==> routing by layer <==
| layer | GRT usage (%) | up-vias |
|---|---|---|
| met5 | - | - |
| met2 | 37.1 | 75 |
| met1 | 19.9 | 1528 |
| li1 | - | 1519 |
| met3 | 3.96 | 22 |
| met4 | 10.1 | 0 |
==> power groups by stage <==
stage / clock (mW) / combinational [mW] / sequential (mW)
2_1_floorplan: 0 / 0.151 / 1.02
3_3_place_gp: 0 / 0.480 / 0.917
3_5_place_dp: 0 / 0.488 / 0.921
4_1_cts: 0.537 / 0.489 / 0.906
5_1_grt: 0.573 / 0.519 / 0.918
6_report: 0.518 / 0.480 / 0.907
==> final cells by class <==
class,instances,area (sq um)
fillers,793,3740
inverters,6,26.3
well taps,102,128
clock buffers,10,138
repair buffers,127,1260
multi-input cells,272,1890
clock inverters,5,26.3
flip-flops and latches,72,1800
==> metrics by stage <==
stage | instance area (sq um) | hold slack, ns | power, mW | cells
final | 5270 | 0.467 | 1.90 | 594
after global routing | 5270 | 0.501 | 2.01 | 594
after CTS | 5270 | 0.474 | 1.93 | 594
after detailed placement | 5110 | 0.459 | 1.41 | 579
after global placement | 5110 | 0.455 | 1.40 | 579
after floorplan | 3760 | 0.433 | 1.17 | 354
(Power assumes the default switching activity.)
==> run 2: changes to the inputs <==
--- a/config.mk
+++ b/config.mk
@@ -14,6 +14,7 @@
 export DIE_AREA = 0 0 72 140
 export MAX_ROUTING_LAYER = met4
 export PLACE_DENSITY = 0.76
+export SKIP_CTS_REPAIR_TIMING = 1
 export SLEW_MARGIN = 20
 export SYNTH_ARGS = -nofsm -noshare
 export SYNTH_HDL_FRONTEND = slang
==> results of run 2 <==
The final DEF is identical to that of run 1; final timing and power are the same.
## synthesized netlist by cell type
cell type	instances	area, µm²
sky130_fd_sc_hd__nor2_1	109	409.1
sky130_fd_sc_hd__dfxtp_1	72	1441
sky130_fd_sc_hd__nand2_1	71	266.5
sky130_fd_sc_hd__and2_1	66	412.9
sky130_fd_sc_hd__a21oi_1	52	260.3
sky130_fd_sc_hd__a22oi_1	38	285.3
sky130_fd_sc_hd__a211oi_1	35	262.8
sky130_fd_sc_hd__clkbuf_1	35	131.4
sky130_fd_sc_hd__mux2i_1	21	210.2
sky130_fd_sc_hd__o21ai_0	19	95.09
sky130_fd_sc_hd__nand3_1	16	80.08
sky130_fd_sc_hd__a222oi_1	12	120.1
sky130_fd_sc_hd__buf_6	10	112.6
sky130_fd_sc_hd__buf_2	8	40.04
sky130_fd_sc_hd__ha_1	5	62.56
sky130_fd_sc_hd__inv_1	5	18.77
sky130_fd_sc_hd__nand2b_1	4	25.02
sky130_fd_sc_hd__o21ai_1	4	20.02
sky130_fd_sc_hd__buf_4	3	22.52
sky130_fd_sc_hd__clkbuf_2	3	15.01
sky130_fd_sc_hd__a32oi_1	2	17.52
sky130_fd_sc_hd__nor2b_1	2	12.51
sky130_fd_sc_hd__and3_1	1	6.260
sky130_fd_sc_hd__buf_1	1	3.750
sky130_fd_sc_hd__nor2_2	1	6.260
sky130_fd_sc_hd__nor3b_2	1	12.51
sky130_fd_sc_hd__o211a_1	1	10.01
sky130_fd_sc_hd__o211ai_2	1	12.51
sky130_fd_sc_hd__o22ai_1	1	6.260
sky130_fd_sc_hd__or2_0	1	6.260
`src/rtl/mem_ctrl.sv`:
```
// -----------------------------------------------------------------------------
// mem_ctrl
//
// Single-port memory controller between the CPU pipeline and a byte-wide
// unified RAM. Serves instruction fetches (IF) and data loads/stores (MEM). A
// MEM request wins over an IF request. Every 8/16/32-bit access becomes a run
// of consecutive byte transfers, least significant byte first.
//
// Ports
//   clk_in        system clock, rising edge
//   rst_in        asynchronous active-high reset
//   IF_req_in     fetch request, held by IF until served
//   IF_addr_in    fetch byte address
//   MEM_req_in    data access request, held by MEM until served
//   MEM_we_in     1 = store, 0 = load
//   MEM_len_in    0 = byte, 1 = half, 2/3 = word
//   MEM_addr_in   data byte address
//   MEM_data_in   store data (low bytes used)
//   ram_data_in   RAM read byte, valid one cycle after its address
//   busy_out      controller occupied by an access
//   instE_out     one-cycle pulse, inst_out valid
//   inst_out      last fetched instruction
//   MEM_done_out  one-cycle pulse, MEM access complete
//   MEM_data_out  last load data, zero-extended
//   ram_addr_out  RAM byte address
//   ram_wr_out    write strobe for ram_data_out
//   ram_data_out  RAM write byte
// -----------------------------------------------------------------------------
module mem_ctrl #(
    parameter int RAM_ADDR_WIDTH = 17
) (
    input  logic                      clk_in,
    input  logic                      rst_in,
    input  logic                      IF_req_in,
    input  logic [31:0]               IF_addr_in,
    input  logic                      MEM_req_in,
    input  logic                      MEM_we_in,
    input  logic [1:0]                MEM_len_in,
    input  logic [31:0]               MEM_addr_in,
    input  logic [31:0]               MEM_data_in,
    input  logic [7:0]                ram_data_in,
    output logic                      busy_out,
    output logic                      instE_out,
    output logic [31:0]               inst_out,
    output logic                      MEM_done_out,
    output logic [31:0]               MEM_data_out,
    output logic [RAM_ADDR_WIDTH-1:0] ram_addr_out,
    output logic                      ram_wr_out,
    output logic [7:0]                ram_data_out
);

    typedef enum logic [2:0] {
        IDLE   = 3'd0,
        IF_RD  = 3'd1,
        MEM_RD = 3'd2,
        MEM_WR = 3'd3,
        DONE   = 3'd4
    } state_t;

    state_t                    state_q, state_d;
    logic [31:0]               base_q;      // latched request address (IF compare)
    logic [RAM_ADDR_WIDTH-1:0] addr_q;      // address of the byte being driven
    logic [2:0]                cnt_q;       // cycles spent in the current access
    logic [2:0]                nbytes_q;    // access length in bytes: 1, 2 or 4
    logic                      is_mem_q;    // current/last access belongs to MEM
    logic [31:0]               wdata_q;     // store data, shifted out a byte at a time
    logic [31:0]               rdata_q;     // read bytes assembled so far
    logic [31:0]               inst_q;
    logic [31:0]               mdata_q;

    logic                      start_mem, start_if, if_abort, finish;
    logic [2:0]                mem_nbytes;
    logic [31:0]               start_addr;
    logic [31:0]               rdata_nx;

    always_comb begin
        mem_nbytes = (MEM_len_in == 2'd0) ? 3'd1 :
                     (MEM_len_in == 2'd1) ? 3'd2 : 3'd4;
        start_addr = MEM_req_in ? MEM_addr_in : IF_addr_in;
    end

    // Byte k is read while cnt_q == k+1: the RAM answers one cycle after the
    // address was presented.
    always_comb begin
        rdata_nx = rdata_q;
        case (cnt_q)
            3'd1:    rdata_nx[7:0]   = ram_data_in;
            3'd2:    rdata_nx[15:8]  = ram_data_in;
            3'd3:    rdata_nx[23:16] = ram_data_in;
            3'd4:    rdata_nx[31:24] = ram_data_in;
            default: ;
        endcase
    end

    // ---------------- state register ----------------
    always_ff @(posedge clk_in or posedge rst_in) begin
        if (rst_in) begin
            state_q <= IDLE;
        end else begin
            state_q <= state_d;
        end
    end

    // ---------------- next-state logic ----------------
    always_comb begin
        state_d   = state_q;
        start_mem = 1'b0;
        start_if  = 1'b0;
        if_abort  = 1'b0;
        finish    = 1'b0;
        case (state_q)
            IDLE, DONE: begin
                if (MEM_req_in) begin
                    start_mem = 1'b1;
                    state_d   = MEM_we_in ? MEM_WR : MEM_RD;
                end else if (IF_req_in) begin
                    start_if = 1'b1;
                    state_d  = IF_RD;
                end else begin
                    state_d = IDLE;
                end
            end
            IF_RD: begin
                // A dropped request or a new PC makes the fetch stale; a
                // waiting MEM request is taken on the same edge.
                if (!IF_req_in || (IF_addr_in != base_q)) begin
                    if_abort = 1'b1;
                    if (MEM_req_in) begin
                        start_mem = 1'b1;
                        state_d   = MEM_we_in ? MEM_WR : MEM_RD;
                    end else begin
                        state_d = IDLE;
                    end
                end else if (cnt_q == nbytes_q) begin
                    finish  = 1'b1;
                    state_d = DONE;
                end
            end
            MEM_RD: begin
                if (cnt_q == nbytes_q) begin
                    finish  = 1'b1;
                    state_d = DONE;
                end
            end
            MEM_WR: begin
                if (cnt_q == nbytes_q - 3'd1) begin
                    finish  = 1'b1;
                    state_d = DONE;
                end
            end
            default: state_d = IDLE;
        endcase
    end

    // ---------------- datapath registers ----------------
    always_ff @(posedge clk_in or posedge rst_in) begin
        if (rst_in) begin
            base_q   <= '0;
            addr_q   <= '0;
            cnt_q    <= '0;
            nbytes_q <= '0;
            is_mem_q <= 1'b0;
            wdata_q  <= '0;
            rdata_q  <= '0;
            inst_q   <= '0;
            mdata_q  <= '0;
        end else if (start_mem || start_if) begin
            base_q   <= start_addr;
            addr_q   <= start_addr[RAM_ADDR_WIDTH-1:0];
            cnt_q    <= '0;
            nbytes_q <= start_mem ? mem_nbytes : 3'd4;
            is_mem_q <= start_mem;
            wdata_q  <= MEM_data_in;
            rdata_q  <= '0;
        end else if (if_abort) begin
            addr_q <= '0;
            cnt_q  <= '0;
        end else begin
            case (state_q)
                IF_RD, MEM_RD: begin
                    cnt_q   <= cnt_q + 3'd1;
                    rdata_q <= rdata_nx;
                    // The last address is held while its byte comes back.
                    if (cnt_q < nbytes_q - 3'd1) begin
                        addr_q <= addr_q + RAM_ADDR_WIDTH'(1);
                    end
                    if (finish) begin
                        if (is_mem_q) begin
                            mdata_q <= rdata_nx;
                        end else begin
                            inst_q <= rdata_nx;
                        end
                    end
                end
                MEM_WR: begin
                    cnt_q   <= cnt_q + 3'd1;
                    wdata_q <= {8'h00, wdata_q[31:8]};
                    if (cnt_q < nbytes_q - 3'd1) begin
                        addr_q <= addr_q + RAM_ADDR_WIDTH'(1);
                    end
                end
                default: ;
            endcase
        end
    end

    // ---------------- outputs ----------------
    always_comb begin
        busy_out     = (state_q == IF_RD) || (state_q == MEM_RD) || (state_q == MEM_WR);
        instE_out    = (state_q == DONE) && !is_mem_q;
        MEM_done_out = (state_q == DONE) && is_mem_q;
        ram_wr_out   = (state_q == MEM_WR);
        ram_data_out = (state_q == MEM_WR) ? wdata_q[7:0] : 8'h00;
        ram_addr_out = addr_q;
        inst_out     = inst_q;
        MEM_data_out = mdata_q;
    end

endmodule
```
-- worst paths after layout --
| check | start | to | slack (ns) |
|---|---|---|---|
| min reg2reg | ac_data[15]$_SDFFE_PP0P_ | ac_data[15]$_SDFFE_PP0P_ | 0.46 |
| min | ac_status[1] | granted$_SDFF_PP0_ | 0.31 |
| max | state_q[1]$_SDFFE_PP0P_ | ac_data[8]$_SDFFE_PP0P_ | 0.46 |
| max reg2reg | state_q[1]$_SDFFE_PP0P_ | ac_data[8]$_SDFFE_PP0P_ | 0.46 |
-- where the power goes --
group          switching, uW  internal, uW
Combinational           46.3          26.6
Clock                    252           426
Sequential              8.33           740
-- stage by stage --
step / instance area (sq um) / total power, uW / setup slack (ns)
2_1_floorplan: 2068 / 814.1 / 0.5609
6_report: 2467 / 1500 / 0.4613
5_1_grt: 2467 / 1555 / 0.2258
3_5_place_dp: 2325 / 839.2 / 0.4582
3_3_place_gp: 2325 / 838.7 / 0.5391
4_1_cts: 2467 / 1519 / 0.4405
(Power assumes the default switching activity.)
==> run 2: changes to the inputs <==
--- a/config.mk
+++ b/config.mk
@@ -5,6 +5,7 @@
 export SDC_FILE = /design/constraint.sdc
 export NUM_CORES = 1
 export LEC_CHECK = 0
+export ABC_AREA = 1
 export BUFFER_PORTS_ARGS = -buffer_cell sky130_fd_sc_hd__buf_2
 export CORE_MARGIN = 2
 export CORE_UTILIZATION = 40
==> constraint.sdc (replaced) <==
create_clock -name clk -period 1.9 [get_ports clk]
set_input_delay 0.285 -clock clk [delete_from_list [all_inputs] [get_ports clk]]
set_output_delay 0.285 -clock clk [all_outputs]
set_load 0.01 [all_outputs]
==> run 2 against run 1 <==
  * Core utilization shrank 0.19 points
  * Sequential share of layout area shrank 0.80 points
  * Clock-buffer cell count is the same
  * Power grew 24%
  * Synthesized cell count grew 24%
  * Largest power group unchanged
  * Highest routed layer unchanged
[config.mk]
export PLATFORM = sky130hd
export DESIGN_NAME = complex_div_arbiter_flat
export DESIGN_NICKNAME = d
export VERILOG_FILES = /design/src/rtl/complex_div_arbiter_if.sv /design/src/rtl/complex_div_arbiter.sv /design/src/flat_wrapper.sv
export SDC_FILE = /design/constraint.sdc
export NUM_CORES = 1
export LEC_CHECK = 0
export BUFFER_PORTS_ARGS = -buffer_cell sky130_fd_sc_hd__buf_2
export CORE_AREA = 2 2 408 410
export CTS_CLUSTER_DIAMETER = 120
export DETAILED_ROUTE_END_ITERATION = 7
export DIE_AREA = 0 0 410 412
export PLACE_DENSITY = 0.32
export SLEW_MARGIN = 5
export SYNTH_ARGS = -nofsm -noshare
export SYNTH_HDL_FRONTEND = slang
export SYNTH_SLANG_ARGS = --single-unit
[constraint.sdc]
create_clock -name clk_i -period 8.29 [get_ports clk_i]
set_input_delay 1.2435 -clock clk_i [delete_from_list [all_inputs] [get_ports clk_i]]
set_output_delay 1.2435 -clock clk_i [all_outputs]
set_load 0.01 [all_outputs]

::::::::::

◆ Try it:
Select every line of the material above holding the word "inverters" and copy it.

◆ Result of this exercise:
inverters,6,26.3
clock inverters,5,26.3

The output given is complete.